ECLI:NL:RBDHA:2024:2772
Rechtbank Den Haag
- Vereenvoudigde behandeling
- Rechtspraak.nl
Niet-ontvankelijkheid van beroep wegens prematuur ingediende ingebrekestelling in asielprocedure
In deze zaak heeft eiser, Abdullah Hussein Saleh Abdulrab Salem, op 5 oktober 2022 een aanvraag ingediend voor een verblijfsvergunning asiel voor bepaalde tijd. De staatssecretaris van Justitie en Veiligheid heeft echter niet tijdig op deze aanvraag beslist. Eiser heeft de staatssecretaris op 5 april 2023 in gebreke gesteld wegens het uitblijven van een beslissing en heeft op 26 april 2023 beroep ingesteld tegen het niet tijdig nemen van een besluit. De rechtbank heeft partijen laten weten dat zij geen zitting nodig achtte en het onderzoek heeft gesloten zonder behandeling op een zitting.

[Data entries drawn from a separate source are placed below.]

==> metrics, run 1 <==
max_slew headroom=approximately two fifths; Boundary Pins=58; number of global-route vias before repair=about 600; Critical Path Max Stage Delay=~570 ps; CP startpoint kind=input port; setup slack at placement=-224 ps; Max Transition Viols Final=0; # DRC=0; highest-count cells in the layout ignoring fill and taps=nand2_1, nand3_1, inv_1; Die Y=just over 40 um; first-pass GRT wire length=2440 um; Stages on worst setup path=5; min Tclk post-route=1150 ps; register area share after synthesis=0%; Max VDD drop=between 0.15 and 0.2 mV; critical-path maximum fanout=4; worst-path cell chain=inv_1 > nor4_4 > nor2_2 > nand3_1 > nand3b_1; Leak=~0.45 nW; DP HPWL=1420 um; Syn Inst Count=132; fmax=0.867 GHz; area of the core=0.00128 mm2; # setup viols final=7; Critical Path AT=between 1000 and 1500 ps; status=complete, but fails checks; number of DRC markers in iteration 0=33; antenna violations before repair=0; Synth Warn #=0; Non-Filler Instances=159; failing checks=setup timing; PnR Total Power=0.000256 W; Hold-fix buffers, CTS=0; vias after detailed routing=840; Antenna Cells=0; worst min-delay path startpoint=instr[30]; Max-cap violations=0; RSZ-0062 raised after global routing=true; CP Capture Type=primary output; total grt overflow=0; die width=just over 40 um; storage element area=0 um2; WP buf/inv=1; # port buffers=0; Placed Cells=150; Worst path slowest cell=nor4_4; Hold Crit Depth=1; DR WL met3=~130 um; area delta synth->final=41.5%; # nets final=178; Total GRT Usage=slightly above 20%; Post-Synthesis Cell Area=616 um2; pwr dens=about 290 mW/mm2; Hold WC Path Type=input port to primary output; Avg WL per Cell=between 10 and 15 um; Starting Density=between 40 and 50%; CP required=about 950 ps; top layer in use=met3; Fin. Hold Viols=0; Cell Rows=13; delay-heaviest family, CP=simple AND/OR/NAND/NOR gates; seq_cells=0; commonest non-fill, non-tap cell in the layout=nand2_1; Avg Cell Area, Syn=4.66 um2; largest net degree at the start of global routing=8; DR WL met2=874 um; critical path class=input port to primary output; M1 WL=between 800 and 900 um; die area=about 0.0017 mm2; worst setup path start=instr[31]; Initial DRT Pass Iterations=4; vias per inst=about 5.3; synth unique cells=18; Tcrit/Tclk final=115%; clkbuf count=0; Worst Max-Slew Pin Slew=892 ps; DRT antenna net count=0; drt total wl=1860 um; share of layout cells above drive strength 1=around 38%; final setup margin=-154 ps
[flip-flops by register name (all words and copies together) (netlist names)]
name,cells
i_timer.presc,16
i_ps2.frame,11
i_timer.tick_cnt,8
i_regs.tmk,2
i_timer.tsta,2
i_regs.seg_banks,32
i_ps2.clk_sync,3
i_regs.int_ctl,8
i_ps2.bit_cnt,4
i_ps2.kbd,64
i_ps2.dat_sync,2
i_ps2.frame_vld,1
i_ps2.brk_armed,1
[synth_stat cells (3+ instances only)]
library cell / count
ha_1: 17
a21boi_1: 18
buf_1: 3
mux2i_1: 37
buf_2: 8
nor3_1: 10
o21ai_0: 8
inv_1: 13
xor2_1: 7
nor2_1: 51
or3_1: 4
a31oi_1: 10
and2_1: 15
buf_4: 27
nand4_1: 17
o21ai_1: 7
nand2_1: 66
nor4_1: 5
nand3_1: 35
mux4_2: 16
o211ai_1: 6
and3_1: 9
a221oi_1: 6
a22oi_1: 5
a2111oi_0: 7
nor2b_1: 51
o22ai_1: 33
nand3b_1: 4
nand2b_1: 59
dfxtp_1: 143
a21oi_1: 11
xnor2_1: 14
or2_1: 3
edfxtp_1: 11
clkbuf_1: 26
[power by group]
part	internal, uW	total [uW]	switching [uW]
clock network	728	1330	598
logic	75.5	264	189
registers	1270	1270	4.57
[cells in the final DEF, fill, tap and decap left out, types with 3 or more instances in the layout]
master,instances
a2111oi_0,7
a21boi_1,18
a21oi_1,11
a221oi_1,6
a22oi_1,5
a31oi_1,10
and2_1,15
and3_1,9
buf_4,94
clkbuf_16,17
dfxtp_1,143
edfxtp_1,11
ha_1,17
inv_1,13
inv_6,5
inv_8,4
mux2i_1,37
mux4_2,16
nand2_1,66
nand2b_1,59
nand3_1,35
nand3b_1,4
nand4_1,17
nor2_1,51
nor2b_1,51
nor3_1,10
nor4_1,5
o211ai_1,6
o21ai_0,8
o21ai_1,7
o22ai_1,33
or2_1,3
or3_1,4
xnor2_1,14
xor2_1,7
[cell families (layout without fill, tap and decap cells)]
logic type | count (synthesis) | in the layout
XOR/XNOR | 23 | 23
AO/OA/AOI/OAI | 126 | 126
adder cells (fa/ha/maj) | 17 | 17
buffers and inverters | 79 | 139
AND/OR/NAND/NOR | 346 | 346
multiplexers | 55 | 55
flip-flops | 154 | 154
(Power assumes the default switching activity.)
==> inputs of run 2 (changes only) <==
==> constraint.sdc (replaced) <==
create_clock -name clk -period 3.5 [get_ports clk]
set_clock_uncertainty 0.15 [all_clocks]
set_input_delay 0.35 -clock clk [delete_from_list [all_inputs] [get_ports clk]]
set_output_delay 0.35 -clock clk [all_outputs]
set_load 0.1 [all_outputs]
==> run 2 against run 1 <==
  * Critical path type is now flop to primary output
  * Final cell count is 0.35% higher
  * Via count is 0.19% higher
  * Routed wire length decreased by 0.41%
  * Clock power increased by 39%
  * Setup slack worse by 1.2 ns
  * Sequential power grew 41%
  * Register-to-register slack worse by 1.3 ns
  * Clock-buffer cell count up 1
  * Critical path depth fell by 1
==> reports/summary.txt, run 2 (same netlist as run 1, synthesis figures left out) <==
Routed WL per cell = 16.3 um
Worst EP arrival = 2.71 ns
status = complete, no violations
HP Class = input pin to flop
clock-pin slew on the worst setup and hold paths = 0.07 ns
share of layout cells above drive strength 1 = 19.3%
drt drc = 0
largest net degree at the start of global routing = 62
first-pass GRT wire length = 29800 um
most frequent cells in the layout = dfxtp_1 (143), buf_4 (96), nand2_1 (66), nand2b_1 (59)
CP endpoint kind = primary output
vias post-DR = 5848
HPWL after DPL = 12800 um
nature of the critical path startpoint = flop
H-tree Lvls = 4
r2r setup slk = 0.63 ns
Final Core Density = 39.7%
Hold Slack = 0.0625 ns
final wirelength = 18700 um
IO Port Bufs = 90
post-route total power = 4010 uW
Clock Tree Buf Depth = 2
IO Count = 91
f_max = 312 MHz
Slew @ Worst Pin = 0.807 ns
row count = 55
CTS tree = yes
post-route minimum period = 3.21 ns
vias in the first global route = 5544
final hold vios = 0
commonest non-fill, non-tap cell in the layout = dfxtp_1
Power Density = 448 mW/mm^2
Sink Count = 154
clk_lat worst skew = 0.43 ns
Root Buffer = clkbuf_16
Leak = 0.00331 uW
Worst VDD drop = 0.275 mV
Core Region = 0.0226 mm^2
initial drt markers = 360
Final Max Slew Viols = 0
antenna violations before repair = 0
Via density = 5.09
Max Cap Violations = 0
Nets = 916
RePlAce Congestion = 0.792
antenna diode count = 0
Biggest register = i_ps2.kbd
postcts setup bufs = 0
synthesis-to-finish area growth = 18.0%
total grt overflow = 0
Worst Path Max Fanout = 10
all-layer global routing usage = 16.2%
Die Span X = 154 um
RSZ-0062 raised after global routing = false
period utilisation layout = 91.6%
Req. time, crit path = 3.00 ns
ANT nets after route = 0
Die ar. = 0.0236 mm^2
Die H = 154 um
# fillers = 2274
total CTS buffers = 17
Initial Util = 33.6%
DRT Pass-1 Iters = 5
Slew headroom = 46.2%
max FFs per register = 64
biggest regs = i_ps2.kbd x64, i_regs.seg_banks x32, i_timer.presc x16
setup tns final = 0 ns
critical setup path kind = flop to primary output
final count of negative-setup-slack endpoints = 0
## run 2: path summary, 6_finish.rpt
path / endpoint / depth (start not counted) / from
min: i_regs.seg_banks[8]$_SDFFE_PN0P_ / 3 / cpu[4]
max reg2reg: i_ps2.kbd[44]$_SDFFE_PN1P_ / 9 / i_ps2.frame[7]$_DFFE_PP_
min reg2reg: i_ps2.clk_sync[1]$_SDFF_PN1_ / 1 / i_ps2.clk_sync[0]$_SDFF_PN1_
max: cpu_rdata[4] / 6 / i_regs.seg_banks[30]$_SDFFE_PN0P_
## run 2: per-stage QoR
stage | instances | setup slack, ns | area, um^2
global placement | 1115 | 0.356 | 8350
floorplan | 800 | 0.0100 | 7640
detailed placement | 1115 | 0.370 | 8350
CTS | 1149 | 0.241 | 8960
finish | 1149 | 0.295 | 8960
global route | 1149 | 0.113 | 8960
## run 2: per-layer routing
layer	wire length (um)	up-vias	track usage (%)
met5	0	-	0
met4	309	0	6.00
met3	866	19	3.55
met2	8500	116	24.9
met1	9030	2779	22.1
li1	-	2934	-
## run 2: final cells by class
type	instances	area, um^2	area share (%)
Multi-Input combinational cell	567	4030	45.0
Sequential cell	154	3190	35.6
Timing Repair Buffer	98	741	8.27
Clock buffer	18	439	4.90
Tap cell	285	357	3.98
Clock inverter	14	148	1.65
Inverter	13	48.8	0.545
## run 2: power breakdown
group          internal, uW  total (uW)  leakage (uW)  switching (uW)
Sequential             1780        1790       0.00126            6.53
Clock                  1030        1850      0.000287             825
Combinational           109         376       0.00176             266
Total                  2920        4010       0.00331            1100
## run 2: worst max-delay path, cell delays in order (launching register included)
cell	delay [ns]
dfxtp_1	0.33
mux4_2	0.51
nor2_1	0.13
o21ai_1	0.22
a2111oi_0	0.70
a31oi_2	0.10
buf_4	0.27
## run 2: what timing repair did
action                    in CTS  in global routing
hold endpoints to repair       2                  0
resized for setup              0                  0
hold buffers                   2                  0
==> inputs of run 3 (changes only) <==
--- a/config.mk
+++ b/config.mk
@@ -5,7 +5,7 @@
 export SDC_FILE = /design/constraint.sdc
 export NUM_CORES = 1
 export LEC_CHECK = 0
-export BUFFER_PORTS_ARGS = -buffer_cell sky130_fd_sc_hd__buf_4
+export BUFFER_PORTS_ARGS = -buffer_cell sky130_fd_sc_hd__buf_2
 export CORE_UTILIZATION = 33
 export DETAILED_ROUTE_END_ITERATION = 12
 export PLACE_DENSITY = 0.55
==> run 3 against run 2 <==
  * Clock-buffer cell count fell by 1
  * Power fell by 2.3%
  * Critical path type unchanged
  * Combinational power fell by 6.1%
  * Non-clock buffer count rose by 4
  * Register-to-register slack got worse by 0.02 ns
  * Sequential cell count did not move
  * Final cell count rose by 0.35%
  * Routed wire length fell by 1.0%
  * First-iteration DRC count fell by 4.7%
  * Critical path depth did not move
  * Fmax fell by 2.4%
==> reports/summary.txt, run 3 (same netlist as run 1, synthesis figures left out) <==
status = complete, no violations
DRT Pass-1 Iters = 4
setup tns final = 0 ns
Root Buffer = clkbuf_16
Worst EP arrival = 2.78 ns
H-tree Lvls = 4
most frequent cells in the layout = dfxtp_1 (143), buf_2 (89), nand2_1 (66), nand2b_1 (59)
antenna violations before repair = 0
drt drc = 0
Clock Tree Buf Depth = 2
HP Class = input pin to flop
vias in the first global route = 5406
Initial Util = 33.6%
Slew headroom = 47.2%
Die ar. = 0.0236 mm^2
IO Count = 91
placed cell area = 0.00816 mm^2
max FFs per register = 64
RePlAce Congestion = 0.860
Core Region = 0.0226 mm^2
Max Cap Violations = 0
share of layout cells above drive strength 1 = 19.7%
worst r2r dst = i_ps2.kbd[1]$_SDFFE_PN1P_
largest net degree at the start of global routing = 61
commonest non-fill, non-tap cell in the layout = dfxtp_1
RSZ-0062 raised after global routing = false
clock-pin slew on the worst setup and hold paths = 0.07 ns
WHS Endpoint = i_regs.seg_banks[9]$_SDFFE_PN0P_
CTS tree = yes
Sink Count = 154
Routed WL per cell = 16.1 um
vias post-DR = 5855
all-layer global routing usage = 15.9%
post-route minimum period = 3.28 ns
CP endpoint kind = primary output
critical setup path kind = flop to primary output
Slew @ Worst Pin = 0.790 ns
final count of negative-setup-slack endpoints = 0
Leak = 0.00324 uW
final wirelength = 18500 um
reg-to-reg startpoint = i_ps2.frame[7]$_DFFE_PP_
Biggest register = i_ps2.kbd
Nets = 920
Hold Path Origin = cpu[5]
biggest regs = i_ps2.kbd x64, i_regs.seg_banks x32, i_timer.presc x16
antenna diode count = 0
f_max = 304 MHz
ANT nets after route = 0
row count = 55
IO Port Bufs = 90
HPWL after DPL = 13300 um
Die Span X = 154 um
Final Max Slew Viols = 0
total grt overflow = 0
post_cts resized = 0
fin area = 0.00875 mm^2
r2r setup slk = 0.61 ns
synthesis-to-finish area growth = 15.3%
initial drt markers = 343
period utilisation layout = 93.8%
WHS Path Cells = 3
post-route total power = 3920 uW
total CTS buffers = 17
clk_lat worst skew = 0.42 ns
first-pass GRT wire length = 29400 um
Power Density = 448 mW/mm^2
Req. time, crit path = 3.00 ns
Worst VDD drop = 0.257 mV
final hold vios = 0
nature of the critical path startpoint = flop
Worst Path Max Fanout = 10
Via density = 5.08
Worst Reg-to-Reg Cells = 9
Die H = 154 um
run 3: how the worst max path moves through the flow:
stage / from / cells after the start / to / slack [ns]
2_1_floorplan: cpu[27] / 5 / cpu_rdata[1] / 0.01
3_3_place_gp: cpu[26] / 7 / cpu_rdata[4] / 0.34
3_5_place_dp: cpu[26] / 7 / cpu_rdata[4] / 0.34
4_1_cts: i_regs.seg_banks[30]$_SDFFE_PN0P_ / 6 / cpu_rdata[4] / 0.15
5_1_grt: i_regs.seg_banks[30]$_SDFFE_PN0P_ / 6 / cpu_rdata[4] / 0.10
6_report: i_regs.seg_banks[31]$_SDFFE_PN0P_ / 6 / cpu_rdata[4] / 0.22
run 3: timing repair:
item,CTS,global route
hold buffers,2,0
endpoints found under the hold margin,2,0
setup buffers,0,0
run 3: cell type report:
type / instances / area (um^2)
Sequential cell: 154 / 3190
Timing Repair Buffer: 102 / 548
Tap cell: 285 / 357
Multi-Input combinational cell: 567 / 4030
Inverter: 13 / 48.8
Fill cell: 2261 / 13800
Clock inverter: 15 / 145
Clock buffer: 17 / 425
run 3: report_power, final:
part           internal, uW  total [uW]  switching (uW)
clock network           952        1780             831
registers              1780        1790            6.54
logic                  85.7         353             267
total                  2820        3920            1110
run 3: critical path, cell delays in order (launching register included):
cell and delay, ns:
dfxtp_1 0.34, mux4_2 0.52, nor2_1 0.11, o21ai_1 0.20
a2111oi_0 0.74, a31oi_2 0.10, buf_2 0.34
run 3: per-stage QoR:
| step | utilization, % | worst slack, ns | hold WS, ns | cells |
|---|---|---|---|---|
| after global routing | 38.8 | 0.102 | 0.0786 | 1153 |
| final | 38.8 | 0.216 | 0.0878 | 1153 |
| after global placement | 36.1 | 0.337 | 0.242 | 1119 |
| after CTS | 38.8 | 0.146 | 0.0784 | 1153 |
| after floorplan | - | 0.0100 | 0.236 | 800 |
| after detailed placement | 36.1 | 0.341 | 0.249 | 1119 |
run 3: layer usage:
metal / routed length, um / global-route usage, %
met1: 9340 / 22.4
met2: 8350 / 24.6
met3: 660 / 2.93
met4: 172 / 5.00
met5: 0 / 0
--- config.mk ---
export PLATFORM = sky130hd
export DESIGN_NAME = block_render_top
export DESIGN_NICKNAME = d
export VERILOG_FILES = /design/src/hw/block_render_pkg.sv /design/src/hw/block_render_top.sv /design/src/hw/cube_corner_gen.sv /design/src/hw/entry_fifo.sv /design/src/hw/face_scanner.sv /design/src/hw/board_store.sv
export SDC_FILE = /design/constraint.sdc
export NUM_CORES = 2
export LEC_CHECK = 0
export BUFFER_PORTS_ARGS = -buffer_cell sky130_fd_sc_hd__buf_4
export CORE_MARGIN = 2
export CORE_UTILIZATION = 64
export DETAILED_ROUTE_END_ITERATION = 16
export GPL_ROUTABILITY_DRIVEN = 0
export PLACE_DENSITY = 0.81
export SLEW_MARGIN = 25
export SYNTH_ARGS = -nofsm -noshare
export SYNTH_HDL_FRONTEND = slang
export SYNTH_SLANG_ARGS = --single-unit
--- constraint.sdc ---
create_clock -name sysclk -period 5.6 [get_ports sysclk]
set_input_delay 0.28 -clock sysclk [delete_from_list [all_inputs] [get_ports sysclk]]
set_output_delay 0.28 -clock sysclk [all_outputs]
set_load 0.05 [all_outputs]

De rechtbank heeft overwogen dat volgens artikel 6:2 van de Algemene wet bestuursrecht (Awb) het niet tijdig nemen van een besluit gelijkgesteld wordt met een besluit. Eiser heeft zijn aanvraag op 5 oktober 2022 ingediend, en de wettelijke beslistermijn van zes maanden eindigde op 5 april 2023. Echter, de staatssecretaris heeft de beslistermijn met negen maanden verlengd vanwege een grote instroom van asielaanvragen, zoals toegestaan onder artikel 42 van de Vreemdelingenwet 2000 (Vw). De rechtbank heeft eerder in een andere uitspraak geoordeeld dat deze verlenging rechtsgeldig was.
Aangezien de beslistermijn nu eindigde op 5 januari 2024, was de ingebrekestelling van eiser prematuur. Dit leidde tot de conclusie dat het beroep niet-ontvankelijk was. De rechtbank heeft ook geen aanleiding gezien voor een proceskostenveroordeling. De uitspraak is gedaan door mr. C.H. de Groot, rechter, en is openbaar gemaakt op rechtspraak.nl.